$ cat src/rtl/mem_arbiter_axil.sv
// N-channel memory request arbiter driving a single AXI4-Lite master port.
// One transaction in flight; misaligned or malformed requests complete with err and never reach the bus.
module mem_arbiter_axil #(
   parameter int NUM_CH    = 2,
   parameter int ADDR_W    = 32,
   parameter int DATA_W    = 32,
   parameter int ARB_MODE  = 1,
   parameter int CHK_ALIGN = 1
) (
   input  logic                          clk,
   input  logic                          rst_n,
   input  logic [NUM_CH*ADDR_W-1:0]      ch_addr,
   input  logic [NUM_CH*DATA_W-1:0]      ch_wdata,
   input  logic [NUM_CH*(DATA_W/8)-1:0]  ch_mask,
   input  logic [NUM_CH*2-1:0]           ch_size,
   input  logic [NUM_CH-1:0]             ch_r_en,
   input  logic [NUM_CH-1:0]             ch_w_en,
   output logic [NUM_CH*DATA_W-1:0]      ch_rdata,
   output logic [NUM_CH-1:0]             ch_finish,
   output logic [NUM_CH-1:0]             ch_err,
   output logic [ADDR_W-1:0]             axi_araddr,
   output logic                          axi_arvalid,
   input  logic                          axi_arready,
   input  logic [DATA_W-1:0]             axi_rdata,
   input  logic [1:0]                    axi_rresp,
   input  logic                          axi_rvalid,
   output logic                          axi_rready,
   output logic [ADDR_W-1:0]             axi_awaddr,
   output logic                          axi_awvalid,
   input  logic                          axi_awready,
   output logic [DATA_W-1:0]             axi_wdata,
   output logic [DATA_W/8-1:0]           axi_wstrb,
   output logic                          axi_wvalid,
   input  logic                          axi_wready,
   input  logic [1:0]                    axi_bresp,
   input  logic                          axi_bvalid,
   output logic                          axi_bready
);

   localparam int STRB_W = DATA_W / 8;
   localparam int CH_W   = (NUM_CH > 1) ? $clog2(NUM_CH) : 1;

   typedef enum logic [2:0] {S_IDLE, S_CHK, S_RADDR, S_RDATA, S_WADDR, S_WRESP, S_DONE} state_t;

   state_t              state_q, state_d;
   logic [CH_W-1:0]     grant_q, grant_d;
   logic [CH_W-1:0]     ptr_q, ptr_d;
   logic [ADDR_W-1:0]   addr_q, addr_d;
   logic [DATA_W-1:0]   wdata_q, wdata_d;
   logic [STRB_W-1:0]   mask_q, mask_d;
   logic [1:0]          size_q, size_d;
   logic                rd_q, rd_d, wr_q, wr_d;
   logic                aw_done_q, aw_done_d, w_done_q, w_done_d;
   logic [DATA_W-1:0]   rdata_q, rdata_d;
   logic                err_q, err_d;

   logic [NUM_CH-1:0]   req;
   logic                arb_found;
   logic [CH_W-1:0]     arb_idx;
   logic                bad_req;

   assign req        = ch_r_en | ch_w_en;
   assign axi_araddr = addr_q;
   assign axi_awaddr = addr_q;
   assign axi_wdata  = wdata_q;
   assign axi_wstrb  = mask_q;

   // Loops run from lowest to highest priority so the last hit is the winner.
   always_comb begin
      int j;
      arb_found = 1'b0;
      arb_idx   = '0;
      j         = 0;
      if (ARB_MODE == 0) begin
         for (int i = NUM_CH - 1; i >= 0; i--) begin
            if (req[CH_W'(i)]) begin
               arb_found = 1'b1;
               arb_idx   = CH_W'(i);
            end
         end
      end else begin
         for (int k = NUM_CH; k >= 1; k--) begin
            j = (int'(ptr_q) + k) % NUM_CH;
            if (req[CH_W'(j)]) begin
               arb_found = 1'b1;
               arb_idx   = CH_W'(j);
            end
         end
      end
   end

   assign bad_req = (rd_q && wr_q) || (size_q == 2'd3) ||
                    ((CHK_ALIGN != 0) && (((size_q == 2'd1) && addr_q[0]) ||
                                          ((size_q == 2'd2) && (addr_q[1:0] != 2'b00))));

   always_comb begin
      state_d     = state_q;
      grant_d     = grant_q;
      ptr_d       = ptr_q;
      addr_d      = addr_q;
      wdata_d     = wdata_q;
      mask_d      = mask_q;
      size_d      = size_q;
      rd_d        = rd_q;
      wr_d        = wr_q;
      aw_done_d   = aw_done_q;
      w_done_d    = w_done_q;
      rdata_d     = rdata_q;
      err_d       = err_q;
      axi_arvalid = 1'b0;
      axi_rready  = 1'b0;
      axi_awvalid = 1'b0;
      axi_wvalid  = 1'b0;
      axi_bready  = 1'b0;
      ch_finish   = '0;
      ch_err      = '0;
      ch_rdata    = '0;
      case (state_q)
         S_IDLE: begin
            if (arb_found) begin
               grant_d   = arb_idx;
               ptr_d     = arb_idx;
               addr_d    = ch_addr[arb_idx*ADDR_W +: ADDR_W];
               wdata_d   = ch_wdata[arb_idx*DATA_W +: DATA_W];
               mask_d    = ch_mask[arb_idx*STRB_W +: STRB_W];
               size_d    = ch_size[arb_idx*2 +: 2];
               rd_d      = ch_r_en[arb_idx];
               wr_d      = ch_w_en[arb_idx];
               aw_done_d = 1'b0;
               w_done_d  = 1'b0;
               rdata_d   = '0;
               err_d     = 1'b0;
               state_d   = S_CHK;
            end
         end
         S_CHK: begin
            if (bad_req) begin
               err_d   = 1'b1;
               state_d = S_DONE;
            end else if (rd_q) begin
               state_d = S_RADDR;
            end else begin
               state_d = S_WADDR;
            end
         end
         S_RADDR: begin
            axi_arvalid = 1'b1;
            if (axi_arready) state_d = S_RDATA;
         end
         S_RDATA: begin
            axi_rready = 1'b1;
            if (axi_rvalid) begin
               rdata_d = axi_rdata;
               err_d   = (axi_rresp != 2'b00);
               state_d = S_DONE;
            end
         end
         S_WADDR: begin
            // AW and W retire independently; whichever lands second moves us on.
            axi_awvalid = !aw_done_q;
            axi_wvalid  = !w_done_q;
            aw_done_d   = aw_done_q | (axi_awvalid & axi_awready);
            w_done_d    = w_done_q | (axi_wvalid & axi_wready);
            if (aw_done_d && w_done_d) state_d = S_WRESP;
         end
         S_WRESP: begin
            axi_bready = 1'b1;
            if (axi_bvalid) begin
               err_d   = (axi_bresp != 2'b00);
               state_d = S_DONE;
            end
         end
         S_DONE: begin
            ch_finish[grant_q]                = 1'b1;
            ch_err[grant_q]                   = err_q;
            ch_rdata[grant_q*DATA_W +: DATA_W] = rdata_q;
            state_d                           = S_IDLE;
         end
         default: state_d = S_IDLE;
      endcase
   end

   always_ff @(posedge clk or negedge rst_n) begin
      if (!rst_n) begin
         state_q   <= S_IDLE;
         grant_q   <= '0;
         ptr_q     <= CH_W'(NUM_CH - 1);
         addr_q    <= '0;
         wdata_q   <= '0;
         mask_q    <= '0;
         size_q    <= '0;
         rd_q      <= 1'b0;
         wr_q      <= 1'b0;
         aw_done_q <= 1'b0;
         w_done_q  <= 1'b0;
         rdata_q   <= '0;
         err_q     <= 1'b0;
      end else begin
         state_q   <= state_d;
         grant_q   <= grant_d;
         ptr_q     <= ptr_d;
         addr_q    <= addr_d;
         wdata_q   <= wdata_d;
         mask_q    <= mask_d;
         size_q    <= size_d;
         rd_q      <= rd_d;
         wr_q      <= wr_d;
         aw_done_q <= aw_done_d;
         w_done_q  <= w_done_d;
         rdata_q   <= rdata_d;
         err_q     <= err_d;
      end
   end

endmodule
══════════
### What to work on
Look above for the line holding "if (!rst_n) begin" and the line holding "aw_done_q <= 1'b0;", then output exactly those two lines and every line between them, nothing more.

### Task result
      if (!rst_n) begin
         state_q   <= S_IDLE;
         grant_q   <= '0;
         ptr_q     <= CH_W'(NUM_CH - 1);
         addr_q    <= '0;
         wdata_q   <= '0;
         mask_q    <= '0;
         size_q    <= '0;
         rd_q      <= 1'b0;
         wr_q      <= 1'b0;
         aw_done_q <= 1'b0;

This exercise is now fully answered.